*Aim of the exercise*: The number needed is how many lines in these entries contain "through"; give it alone.

*Source records*:
/---
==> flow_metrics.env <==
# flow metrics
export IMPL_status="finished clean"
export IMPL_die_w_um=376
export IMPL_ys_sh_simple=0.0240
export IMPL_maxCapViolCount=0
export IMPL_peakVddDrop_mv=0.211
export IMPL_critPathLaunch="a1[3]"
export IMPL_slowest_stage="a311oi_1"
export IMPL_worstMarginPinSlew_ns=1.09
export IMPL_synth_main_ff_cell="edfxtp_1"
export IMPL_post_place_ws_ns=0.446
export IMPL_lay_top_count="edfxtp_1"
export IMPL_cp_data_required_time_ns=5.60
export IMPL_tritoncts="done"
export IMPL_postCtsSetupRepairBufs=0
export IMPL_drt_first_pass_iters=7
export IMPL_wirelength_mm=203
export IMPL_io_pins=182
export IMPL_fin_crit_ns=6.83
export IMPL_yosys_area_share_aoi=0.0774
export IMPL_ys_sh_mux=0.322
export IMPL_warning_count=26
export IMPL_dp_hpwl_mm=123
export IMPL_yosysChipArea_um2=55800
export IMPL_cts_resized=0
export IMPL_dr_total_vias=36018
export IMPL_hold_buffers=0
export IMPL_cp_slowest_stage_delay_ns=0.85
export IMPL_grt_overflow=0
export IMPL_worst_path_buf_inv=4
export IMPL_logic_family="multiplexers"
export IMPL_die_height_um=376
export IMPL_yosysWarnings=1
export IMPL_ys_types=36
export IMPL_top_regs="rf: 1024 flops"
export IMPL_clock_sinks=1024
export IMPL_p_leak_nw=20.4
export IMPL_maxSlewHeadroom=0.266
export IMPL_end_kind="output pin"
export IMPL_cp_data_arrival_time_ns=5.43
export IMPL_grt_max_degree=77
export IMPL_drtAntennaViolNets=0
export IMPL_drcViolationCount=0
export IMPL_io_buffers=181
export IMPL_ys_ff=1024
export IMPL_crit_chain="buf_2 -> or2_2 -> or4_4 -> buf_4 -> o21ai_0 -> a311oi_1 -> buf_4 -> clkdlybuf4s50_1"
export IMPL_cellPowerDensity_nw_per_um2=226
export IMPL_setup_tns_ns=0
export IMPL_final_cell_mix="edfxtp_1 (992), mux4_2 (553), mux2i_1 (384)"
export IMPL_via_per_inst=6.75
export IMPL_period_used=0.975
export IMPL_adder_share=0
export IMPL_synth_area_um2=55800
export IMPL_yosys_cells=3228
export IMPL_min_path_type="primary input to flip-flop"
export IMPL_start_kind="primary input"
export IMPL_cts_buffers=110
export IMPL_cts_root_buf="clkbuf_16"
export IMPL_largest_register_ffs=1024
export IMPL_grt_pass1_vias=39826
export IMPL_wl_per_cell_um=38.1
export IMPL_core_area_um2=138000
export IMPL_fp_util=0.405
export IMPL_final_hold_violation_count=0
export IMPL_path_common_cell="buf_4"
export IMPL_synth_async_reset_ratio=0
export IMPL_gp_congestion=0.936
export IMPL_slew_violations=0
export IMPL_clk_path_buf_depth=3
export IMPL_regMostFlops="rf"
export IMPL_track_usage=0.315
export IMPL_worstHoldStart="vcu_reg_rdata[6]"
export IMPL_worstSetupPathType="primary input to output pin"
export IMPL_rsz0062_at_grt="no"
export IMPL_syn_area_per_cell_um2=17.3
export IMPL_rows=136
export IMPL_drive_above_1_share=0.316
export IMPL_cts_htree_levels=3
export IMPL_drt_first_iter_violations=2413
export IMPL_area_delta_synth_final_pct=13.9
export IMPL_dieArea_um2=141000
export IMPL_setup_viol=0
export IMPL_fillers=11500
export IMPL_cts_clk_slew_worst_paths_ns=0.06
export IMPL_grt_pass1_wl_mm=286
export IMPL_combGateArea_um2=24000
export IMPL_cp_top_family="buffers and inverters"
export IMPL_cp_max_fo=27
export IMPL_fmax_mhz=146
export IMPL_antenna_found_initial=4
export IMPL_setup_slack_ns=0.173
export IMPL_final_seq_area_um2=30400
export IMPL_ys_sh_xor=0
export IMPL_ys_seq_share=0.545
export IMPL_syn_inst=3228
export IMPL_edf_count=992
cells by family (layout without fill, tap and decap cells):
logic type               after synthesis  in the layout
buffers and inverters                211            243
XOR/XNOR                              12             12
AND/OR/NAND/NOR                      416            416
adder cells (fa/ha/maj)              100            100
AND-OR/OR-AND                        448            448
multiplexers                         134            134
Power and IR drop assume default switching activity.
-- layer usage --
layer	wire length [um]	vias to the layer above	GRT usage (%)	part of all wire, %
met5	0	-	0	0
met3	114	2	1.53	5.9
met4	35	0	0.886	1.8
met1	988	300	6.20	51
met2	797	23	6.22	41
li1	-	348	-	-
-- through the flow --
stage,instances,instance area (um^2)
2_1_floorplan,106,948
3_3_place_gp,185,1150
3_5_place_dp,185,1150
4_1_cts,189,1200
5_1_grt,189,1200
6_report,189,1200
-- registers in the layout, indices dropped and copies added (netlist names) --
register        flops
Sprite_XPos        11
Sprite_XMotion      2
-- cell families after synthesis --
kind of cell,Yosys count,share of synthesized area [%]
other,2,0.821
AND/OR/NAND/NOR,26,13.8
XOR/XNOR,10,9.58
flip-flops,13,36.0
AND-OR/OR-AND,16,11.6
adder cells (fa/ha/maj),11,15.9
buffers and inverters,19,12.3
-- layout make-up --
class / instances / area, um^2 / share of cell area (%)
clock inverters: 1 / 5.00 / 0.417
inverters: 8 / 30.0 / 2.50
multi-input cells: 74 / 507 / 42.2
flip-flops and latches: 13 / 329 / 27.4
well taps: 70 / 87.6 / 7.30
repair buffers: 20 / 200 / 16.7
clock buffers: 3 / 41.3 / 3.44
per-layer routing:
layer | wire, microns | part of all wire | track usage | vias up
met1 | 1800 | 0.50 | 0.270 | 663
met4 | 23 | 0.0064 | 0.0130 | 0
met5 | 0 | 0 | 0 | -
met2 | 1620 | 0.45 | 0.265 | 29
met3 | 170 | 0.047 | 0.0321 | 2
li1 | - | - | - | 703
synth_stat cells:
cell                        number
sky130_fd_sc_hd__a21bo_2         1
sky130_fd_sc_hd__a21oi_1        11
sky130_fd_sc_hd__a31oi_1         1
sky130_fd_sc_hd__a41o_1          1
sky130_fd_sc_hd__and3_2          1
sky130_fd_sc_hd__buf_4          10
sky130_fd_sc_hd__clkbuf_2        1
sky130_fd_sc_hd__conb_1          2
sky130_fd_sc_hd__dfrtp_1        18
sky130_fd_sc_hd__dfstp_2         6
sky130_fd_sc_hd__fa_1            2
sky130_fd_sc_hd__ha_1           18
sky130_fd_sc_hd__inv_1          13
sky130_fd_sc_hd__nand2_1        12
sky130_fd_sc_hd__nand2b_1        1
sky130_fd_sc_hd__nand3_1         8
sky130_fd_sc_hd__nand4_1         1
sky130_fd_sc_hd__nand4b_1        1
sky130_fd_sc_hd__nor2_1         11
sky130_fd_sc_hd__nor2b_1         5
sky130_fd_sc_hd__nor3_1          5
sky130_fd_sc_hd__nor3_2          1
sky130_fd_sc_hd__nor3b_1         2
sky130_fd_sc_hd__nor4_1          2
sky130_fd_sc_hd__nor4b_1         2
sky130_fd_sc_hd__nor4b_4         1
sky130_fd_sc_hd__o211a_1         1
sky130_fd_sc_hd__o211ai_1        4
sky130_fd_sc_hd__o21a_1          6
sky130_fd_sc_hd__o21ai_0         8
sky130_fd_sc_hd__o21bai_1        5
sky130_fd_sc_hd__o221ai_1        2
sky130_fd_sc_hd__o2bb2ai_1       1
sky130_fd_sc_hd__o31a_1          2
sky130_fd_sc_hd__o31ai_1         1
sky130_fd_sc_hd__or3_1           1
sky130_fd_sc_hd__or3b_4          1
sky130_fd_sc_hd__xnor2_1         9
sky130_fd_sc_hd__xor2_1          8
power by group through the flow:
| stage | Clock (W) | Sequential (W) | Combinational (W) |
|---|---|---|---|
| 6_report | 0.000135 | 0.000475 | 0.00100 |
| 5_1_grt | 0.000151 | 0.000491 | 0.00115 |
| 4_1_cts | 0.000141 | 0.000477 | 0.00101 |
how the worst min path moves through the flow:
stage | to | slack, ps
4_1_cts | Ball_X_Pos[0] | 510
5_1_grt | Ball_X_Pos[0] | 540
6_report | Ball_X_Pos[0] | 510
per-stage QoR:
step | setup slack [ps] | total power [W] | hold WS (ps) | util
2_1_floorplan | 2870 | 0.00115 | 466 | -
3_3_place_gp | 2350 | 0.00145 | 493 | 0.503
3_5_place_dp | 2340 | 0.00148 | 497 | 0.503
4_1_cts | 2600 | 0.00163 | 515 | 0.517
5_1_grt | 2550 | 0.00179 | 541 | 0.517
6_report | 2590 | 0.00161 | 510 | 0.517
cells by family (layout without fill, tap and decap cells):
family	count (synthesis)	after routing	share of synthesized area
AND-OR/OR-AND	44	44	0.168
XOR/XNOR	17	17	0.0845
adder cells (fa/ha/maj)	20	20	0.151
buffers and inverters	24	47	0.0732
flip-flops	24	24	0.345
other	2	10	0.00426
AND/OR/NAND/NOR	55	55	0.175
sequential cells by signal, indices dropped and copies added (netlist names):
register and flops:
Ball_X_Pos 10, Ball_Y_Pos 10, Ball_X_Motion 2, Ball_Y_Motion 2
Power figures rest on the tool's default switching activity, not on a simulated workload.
==> /design/flow/design.v <==
`timescale 1ns / 1ps
module uart_tx_top(
input clk, rst, baud_pulse, pen, thre, stb, sticky_parity, eps, set_break,
input [7:0] din,
input [1:0] wls,
output reg pop, sreg_empty,tx
);
typedef enum logic [1:0] {idle = 0, start = 1 , send = 2 , parity = 3} state_type;
state_type state = idle;   
 reg [7:0] shft_reg;
 reg tx_data;
 reg d_parity;
 reg [2:0] bitcnt = 0;
 reg [4:0] count = 5'd15;
 reg parity_out;
 always@(posedge clk, posedge rst)
 begin
     if(rst)
       begin
       state  <= idle;
       count  <= 5'd15;
       bitcnt <= 0;
       shft_reg   <= 8'bxxxxxxxx;
       pop        <= 1'b0;
       sreg_empty <= 1'b0;
       tx_data    <= 1'b1;  
       end
     else if(baud_pulse)
        begin
           case(state)
             idle: 
              begin
                if(thre == 1'b0)  
                begin 
                    if(count != 0)
                      begin
                      count <= count - 1;
                      state <= idle;
                      end
                    else
                      begin
                      count <= 5'd15;
                      state <= start;
                      bitcnt  <= {1'b1,wls};
                         pop         <= 1'b1;   
                         shft_reg    <= din;    
                         sreg_empty  <= 1'b0;
                         tx_data <= 1'b0;  
                      end
                 end
              end
             start: 
               begin
                        case(wls)
                         2'b00: d_parity <= ^din[4:0];
                         2'b01: d_parity <= ^din[5:0];
                         2'b10: d_parity <= ^din[6:0];
                         2'b11: d_parity <= ^din[7:0];             
                         endcase
                     if( count != 0)
                      begin
                      count <= count - 1;
                      state <= start;
                      end
                    else
                      begin
                      count  <= 5'd15;
                      state  <= send;
                      tx_data    <= shft_reg[0]; 
                      shft_reg   <= shft_reg >> 1; 
                      pop        <= 1'b0;
                      end
               end
             send: 
               begin
                       case({sticky_parity, eps})
                        2'b00: parity_out <= ~d_parity;
                        2'b01: parity_out <= d_parity;
                        2'b10: parity_out <= 1'b1;
                        2'b11: parity_out <= 1'b0;
                        endcase
                     if(bitcnt != 0)
                          begin
                                if(count != 0)
                                  begin
                                  count <= count - 1;
                                  state <= send;  
                                  end
                                else
                                  begin
                                  count <= 5'd15;
                                  bitcnt <= bitcnt - 1;
                                  tx_data    <= shft_reg[0]; 
                                  shft_reg   <= shft_reg >> 1;
                                  state <= send;
                                  end
                             end
                       else
                          begin
                                if(count != 0)
                                  begin
                                  count <= count - 1;
                                  state <= send;  
                                  end
                                else
                                  begin
                                   count <= 5'd15;
                                   sreg_empty <= 1'b1;
                                      if(pen == 1'b1)
                                       begin
                                         state <= parity;
                                         count <= 5'd15;
                                         tx_data <= parity_out;
                                       end  
                                      else
                                       begin
                                         tx_data <= 1'b1;
                                         count   <= (stb == 1'b0 )? 5'd15 :(wls == 2'b00) ? 5'd23 : 5'd31;
                                         state   <= idle;
                                       end  
                                  end
                        end 
               end
             parity: 
               begin
                     if(count != 0)
                      begin
                      count <= count - 1;
                      state <= parity;
                      end
                    else
                      begin
                      tx_data <= 1'b1;
                      count   <= (stb == 1'b0 )? 5'd15 :(wls == 2'b00) ? 5'd17 : 5'd31;
                      state <= idle;
                      end
               end 
             default: ;
            endcase   
        end
 end
always@(posedge clk, posedge rst)
begin
if(rst)
  tx <= 1'b1;
else
  tx <= tx_data & ~set_break;
end    
endmodule
==> /design/flow/run.sh <==
#!/bin/bash
# OpenROAD 26Q1-2900-gdf79404cd8, Yosys 0.63+post, stock flow scripts
make -C /OpenROAD-flow-scripts/flow DESIGN_CONFIG=/design/flow/config.mk WORK_HOME=/design/flow/orfs finish
==> /design/flow/config.mk <==
export PLATFORM = sky130hd
export DESIGN_NAME = uart_tx_top
export DESIGN_NICKNAME = uart_tx_top
export VERILOG_FILES = /design/flow/design.v
export SDC_FILE = /design/flow/constraint.sdc
export NUM_CORES = 4
export LEC_CHECK = 1
export CORE_UTILIZATION = 30
==> /design/flow/constraint.sdc <==
current_design uart_tx_top

set clk_period 4.4
set clk_io_pct 0.2

create_clock -name clk0 -period $clk_period [get_ports {clk}]

set non_clock_inputs [all_inputs -no_clocks]
set_input_delay [expr $clk_period * $clk_io_pct] -clock clk0 $non_clock_inputs
set_output_delay [expr $clk_period * $clk_io_pct] -clock clk0 [all_outputs]
`./config.mk`:
```
export PLATFORM = sky130hd
export DESIGN_NAME = PC
export DESIGN_NICKNAME = PC
export VERILOG_FILES = /design/flow/design.v
export SDC_FILE = /design/flow/constraint.sdc
export NUM_CORES = 4
export LEC_CHECK = 1
export CORE_AREA = 10 10 98 98
export DIE_AREA = 0 0 108 108
```
`./constraint.sdc`:
```
current_design PC

set clk_period 1.0
set clk_io_pct 0.2

create_clock -name clk0 -period $clk_period [get_ports {clk}]

set non_clock_inputs [all_inputs -no_clocks]
set_input_delay [expr $clk_period * $clk_io_pct] -clock clk0 $non_clock_inputs
set_output_delay [expr $clk_period * $clk_io_pct] -clock clk0 [all_outputs]
```
`./design.v`:
```
module PC (clk, rst, pc_in, freeze, pc_out);
  input [31:0] pc_in;
  input rst, clk, freeze;
  output reg[31:0] pc_out;
  always @(posedge clk, posedge rst)
  begin
	if (rst)
		pc_out <= 32'd0;
	else if (freeze == 1'b0)
      pc_out <= pc_in;
  end
endmodule
```
===== design/flow/run.sh =====
#!/bin/bash
# OpenROAD 26Q1-2900-gdf79404cd8, Yosys 0.63+post, stock flow scripts
make -C /OpenROAD-flow-scripts/flow DESIGN_CONFIG=/design/flow/config.mk WORK_HOME=/design/flow/orfs finish

===== design/flow/config.mk =====
export PLATFORM = sky130hd
export DESIGN_NAME = top
export DESIGN_NICKNAME = top
export VERILOG_FILES = /design/flow/design.v
export SDC_FILE = /design/flow/constraint.sdc
export NUM_CORES = 4
export LEC_CHECK = 1
export CORE_AREA = 10 10 114 114
export DIE_AREA = 0 0 124 124

===== design/flow/constraint.sdc =====
current_design top

set clk_period 3.8
set clk_io_pct 0.2

create_clock -name clk0 -period $clk_period [get_ports {clk}]

set non_clock_inputs [all_inputs -no_clocks]
set_input_delay [expr $clk_period * $clk_io_pct] -clock clk0 $non_clock_inputs
set_output_delay [expr $clk_period * $clk_io_pct] -clock clk0 [all_outputs]
## flow/design.v

```verilog
`timescale 1ns / 1ps
module press_btn_to_turn_ON_LED(
    input logic clk,   
    input logic sw0,
    input logic btn0,
    output logic led0
    );
    logic sw_ff1;      
    logic sw_ff2;
    always_ff@ (posedge clk)
    begin
        sw_ff1 <= sw0;
        sw_ff2 <= sw_ff1;
    end
    logic btn_ff1;     
    logic btn_ff2;
    logic btn_ff3;
    logic led0_in;
    logic led0_out;
    logic ctrl;
    always_ff @ (posedge clk)
    begin
        btn_ff1 <=btn0;
        btn_ff2 <=btn_ff1;
        btn_ff3 <=btn_ff2;  
    end
    localparam int COUNT_MAX = 128;
    logic [$clog2(COUNT_MAX)-1:0] counter = '0;
    logic btn_filter;
    logic btn_filter_ff;
    always_ff @ (posedge clk)
    begin
        if(btn_ff2 == btn_ff3 && counter < COUNT_MAX-1)   
        begin
            counter<=counter+1;
        end
        else if (btn_ff2 != btn_ff3)  
        begin
            counter<=0;
        end
        if (counter == COUNT_MAX-1) btn_filter <=btn_ff3;  
        btn_filter_ff <= btn_filter;   
        if(btn_filter_ff == 1 && btn_filter == 0)  
        begin
            ctrl <= ~ctrl;                          
        end
        led0 <= ctrl;   
    end 
endmodule
```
\---
*Exercise result*: 3